We both smiled at the memory.

“Only she … Emily—you should have let me go. Instead, you sent Karl Olson. You sent Karl to kill me, goddamn you. That’s what made me decide if I wanted to become someone else, first I had to make amends for who I used to be.

“But McKenzie—how do you stop blackmailers without hurting the people they’re blackmailing? And what about my friends from Deer River? I called Oliver and told him what happened. I didn’t ask for forgiveness. I didn’t think I deserved it. I called him because I hoped he might talk to the commissioner and ask her to help me. I knew she was an ex-sheriff, something like that. He said he would. I gave him one of my guns, your guns, for protection. Afterward, I went to the duplex and hustled my friends out of town. I sent them to my friend Cyndy for safekeeping.

“And then they killed Oliver.

“And I knew what I had to do.

“Why, Emily?

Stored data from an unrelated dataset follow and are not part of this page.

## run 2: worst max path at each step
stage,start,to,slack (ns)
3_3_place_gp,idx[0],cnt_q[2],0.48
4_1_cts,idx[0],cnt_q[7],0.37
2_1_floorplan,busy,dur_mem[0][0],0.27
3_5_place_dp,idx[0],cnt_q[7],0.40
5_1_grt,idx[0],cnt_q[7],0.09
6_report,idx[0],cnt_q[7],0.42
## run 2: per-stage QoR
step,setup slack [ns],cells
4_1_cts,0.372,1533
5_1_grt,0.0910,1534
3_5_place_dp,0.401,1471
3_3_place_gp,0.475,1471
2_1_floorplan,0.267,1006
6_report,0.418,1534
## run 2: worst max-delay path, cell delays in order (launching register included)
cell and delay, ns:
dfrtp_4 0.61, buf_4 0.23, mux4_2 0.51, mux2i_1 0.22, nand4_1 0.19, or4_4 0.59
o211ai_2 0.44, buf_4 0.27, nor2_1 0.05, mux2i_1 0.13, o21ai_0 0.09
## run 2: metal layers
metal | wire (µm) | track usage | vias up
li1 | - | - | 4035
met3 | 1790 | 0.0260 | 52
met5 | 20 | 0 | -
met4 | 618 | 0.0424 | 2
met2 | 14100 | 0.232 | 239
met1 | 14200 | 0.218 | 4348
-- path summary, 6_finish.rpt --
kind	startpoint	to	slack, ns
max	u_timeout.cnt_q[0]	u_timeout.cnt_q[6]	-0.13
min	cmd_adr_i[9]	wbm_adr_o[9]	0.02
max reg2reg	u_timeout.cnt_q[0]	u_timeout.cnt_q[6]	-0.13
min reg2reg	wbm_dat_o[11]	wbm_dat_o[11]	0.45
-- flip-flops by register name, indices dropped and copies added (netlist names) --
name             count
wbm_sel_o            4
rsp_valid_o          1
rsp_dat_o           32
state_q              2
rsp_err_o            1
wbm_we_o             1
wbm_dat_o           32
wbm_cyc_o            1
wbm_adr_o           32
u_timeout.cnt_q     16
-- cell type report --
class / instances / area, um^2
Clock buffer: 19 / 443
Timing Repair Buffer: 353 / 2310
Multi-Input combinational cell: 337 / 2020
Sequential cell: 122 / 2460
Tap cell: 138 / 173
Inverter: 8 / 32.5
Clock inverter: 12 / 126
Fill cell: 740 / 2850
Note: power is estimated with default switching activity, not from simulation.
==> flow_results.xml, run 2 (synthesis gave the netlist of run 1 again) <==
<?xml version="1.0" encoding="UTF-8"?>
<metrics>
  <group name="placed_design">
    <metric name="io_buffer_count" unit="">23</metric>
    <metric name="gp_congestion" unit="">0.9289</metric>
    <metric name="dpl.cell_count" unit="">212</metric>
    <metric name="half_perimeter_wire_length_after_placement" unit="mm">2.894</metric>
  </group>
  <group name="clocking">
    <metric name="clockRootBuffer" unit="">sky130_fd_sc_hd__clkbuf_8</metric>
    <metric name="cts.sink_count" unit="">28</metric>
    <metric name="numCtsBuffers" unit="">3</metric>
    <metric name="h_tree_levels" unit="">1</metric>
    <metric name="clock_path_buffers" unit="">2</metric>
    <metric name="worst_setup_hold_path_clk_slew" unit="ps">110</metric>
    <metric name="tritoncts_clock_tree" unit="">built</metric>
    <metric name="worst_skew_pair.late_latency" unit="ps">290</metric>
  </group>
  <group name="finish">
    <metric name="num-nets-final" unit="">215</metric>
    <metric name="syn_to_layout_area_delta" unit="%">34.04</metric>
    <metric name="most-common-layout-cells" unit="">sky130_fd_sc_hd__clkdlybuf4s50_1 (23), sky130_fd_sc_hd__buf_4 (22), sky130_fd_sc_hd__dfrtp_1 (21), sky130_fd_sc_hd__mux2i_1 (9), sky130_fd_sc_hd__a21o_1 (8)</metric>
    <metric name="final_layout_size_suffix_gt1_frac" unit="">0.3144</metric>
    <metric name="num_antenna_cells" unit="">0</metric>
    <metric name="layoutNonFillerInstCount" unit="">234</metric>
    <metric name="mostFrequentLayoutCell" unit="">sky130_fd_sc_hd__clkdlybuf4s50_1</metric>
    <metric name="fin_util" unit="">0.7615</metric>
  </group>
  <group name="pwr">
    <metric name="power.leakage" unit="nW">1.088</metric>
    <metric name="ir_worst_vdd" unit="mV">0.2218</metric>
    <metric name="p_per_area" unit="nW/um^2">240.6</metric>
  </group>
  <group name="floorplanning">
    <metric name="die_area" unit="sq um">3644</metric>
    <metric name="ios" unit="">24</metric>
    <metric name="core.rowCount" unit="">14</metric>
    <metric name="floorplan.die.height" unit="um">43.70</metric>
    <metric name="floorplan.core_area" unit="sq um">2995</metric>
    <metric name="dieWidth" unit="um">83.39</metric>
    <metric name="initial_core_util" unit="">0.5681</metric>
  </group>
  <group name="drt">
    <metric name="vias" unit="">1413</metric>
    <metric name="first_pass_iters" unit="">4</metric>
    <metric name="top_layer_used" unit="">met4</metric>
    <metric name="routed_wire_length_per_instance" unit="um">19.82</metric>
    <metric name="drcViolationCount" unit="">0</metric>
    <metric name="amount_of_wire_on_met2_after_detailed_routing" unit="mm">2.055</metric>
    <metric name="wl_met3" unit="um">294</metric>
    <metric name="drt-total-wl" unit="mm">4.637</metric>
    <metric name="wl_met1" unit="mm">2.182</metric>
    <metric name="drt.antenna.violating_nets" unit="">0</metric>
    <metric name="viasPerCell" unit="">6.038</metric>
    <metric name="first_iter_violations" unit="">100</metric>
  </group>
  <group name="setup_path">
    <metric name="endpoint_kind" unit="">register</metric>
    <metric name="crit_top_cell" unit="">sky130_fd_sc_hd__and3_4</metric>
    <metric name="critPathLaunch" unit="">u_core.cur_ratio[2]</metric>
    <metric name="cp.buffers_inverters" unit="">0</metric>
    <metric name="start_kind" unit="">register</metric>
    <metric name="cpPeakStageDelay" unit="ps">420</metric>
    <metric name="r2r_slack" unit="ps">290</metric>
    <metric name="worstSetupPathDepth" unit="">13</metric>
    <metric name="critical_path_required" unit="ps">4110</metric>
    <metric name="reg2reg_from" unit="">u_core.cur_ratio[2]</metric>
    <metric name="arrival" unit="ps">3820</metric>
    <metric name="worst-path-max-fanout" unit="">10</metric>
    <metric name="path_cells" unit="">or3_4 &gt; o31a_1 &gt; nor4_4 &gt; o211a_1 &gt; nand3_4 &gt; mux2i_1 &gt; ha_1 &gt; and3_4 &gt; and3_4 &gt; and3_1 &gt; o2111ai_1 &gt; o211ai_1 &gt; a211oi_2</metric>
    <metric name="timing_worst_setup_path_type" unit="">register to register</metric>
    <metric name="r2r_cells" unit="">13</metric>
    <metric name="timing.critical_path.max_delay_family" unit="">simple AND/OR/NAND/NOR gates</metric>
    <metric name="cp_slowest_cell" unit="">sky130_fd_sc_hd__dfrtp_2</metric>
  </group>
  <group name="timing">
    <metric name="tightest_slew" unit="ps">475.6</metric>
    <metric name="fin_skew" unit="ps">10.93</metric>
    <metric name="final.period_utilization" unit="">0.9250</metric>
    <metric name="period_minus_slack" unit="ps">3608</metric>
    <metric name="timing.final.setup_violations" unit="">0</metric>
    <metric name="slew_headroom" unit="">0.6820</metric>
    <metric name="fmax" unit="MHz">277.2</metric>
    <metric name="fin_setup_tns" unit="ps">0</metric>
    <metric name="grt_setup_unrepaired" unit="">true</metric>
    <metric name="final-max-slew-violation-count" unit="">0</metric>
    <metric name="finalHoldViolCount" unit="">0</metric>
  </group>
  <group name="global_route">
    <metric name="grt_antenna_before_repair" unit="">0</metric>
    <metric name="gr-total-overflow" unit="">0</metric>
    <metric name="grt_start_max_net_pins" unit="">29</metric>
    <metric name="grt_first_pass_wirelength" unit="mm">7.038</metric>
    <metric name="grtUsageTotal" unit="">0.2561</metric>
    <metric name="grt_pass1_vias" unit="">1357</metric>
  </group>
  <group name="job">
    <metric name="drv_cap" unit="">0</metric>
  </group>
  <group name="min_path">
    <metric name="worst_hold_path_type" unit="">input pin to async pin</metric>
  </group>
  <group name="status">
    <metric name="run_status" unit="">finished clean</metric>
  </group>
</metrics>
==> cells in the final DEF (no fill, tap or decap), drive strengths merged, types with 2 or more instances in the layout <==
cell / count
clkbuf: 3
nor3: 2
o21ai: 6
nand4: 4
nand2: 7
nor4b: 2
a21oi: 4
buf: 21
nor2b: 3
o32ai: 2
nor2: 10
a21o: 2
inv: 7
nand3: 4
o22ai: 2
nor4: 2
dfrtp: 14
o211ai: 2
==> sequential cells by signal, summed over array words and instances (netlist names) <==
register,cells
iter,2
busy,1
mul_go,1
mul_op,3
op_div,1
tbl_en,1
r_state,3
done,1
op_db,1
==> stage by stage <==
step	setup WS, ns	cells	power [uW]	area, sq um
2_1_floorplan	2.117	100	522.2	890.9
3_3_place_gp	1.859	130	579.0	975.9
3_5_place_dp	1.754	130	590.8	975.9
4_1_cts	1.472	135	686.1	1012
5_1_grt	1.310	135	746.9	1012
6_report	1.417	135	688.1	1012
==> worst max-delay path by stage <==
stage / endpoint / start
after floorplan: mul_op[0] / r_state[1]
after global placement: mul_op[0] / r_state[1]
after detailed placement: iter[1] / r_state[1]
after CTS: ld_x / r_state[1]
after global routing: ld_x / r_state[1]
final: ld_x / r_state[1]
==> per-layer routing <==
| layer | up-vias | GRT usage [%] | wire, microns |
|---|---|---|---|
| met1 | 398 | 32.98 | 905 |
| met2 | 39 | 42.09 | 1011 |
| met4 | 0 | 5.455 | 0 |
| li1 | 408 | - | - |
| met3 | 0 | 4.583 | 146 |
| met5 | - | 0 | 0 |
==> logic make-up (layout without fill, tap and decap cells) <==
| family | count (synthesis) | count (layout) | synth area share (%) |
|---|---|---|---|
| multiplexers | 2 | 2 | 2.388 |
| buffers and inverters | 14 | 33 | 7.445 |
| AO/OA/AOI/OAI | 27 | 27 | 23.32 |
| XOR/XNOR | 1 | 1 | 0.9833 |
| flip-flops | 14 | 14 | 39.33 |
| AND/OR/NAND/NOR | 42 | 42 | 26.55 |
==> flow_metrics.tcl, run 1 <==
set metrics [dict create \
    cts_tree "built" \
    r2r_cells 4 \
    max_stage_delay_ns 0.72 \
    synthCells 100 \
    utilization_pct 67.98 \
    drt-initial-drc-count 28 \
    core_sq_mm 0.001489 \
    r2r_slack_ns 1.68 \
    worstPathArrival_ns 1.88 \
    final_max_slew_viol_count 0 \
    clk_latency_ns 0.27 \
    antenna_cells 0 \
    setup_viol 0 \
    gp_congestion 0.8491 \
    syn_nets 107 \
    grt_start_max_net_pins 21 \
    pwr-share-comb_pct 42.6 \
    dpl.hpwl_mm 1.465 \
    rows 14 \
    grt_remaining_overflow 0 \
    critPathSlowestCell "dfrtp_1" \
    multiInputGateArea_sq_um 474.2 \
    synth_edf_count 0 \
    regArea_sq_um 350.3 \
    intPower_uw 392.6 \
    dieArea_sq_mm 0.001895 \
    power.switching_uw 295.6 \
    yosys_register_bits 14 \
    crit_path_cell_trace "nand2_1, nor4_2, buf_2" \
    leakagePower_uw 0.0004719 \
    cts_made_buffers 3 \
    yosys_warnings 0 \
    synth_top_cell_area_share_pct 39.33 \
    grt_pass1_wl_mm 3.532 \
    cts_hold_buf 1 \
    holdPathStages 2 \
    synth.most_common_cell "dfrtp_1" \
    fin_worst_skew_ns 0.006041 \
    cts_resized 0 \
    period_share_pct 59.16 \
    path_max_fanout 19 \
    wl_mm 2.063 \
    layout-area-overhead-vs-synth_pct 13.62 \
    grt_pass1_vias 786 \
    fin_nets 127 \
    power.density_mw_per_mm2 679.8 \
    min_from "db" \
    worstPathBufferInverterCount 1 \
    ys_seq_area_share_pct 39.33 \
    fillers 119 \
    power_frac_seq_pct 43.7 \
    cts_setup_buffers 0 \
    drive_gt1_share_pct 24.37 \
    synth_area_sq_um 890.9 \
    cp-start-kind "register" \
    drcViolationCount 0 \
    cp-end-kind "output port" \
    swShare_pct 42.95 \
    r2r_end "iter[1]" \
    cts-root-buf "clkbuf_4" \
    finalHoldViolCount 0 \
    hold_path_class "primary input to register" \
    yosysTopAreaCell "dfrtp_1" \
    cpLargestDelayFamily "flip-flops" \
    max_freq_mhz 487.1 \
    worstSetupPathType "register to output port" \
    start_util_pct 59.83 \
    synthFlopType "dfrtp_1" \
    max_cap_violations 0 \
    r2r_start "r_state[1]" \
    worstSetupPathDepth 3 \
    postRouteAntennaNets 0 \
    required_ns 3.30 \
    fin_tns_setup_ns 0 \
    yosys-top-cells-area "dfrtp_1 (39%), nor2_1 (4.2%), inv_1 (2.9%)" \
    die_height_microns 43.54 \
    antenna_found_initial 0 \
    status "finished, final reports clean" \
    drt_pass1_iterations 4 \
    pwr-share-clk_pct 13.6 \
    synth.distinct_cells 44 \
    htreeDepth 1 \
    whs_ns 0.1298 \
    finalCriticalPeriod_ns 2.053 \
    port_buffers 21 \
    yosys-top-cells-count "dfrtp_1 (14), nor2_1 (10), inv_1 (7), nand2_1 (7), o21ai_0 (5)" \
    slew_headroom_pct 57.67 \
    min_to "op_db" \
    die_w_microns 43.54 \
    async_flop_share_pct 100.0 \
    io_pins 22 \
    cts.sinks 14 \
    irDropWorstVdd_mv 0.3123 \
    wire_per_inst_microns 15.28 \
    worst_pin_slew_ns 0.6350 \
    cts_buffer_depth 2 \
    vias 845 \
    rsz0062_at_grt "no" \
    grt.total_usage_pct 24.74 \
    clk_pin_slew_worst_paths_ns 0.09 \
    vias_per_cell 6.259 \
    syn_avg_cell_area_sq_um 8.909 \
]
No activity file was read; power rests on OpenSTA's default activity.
[src/rtl/reg_rename_table.sv]
// Rename-stage register alias table: speculative and committed arch->phys maps, one rename and one commit per cycle.
// Rename and free outputs are registered (latency 1); rename_ready drops on flush or when a real dest meets an empty free list.
module reg_rename_table #(
  parameter int REG_FILE_ADDR_WIDTH = 7
) (
  input  logic                           clock,
  input  logic                           reset,
  input  logic                           rename_valid,
  output logic                           rename_ready,
  input  logic                           rd_write,
  input  logic [4:0]                     rd,
  input  logic [4:0]                     rs1,
  input  logic [4:0]                     rs2,
  input  logic [REG_FILE_ADDR_WIDTH-1:0] free_reg_num,
  input  logic                           free_empty,
  output logic                           take_next_free,
  output logic                           renamed_valid,
  output logic [REG_FILE_ADDR_WIDTH-1:0] prs1,
  output logic [REG_FILE_ADDR_WIDTH-1:0] prs2,
  output logic [REG_FILE_ADDR_WIDTH-1:0] prd,
  output logic [REG_FILE_ADDR_WIDTH-1:0] old_prd,
  output logic                           prd_write,
  input  logic                           commit_valid,
  input  logic                           commit_rd_write,
  input  logic [4:0]                     commit_rd,
  input  logic [REG_FILE_ADDR_WIDTH-1:0] commit_prd,
  input  logic [REG_FILE_ADDR_WIDTH-1:0] commit_old_prd,
  input  logic                           flush,
  output logic                           reg_freed,
  output logic [REG_FILE_ADDR_WIDTH-1:0] freed_reg_num
);

  localparam int PW = REG_FILE_ADDR_WIDTH;

  logic [PW-1:0] r_spec_map   [32];
  logic [PW-1:0] r_commit_map [32];

  logic w_wr;
  logic w_ready;
  logic w_accept;
  logic w_take;
  logic w_commit;

  // x0 is hardwired: never renamed, never committed, so map entry 0 stays 0.
  assign w_wr     = rd_write && (rd != 5'd0);
  assign w_ready  = reset && !flush && (!w_wr || !free_empty);
  assign w_accept = rename_valid && w_ready;
  assign w_take   = w_accept && w_wr;
  assign w_commit = commit_valid && commit_rd_write && (commit_rd != 5'd0);

  assign rename_ready   = w_ready;
  assign take_next_free = w_take;

  always_ff @(posedge clock or negedge reset) begin
    if (!reset) begin
      for (int i = 0; i < 32; i++) begin
        r_spec_map[i]   <= PW'(i);
        r_commit_map[i] <= PW'(i);
      end
    end else begin
      if (w_commit) begin
        r_commit_map[commit_rd] <= commit_prd;
      end
      // Flush restores from the committed map, letting a same-cycle commit win.
      for (int i = 0; i < 32; i++) begin
        if (flush) begin
          r_spec_map[i] <= (w_commit && commit_rd == 5'(i)) ? commit_prd : r_commit_map[i];
        end else if (w_take && rd == 5'(i)) begin
          r_spec_map[i] <= free_reg_num;
        end
      end
    end
  end

  always_ff @(posedge clock or negedge reset) begin
    if (!reset) begin
      renamed_valid <= 1'b0;
      prs1          <= '0;
      prs2          <= '0;
      prd           <= '0;
      old_prd       <= '0;
      prd_write     <= 1'b0;
    end else begin
      renamed_valid <= w_accept;
      if (w_accept) begin
        prs1 <= r_spec_map[rs1];
        prs2 <= r_spec_map[rs2];
        if (w_wr) begin
          prd       <= free_reg_num;
          old_prd   <= r_spec_map[rd];
          prd_write <= 1'b1;
        end else begin
          prd       <= '0;
          old_prd   <= '0;
          prd_write <= 1'b0;
        end
      end
    end
  end

  always_ff @(posedge clock or negedge reset) begin
    if (!reset) begin
      reg_freed     <= 1'b0;
      freed_reg_num <= '0;
    end else begin
      reg_freed <= w_commit;
      if (w_commit) begin
        freed_reg_num <= commit_old_prd;
      end
    end
  end

endmodule

[config.mk]
export PLATFORM = sky130hd
export DESIGN_NAME = reg_rename_table
export DESIGN_NICKNAME = d
export VERILOG_FILES = /design/src/rtl/reg_rename_table.sv
export SDC_FILE = /design/constraint.sdc
export NUM_CORES = 1
export LEC_CHECK = 0
export ABC_CLOCK_PERIOD_IN_PS = 2350
export CORE_ASPECT_RATIO = 0.75
export CORE_UTILIZATION = 60
export CTS_CLUSTER_SIZE = 10
export DETAILED_ROUTE_END_ITERATION = 8
export GPL_ROUTABILITY_DRIVEN = 1
export PLACE_DENSITY = 0.78
export SLEW_MARGIN = 0
export SYNTH_ARGS = -nofsm -noshare
export SYNTH_HDL_FRONTEND = slang
export SYNTH_SLANG_ARGS = --single-unit
[constraint.sdc]
create_clock -name clock -period 2.35 [get_ports clock]
set_clock_uncertainty 0.05 [all_clocks]
set_input_delay 0.235 -clock clock [delete_from_list [all_inputs] [get_ports clock]]
set_output_delay 0.235 -clock clock [all_outputs]
set_load 0.03 [all_outputs]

Why did you kill Oliver?”

Hoover smirked, actually smirked, which I considered amazing given the circumstances.

“Do you expect me to confess?” she asked. “Is that why you brought McKenzie in here, so he could hear my confession? You’re so stupid, Ella. Stupid little Barbie doll with a plastic head. It doesn’t matter what I say. Don’t you get it? You can’t use what I say against me. You have guns—”

“Gun,” I said. “Singular.”

“I’ll claim duress. You forced the confession from me. You’ll never be able to use it in court.”

“Lady, look around. We’re not in court.”

“That stupid boy. That stupid, stupid boy. He came to my open house in Highland Park with that stupid, stupid gun. He wanted me to confess, too. I told him that anyone could walk in at any time. I told him to wait for me in his car. And he did, too, that stupid, stupid boy. I took a knife out of the kitchen and sat in the car and talked until he relaxed and then I stabbed him. Is that what you wanted to hear, El? How I killed that stupid, stupid boy? Afterward, I shoved him over on the seat and drove his car to the ice arena. I walked the two blocks back to the house, washed off the knife, put it away, and drove home. I slept like a baby, El. Happy?”

El brought the gun up. I had no doubt that finally, she was going to use it.

I stepped in close, grabbed the Beretta by the muzzle, and yanked upward. The gun went off. A single bullet bore into the ceiling above us.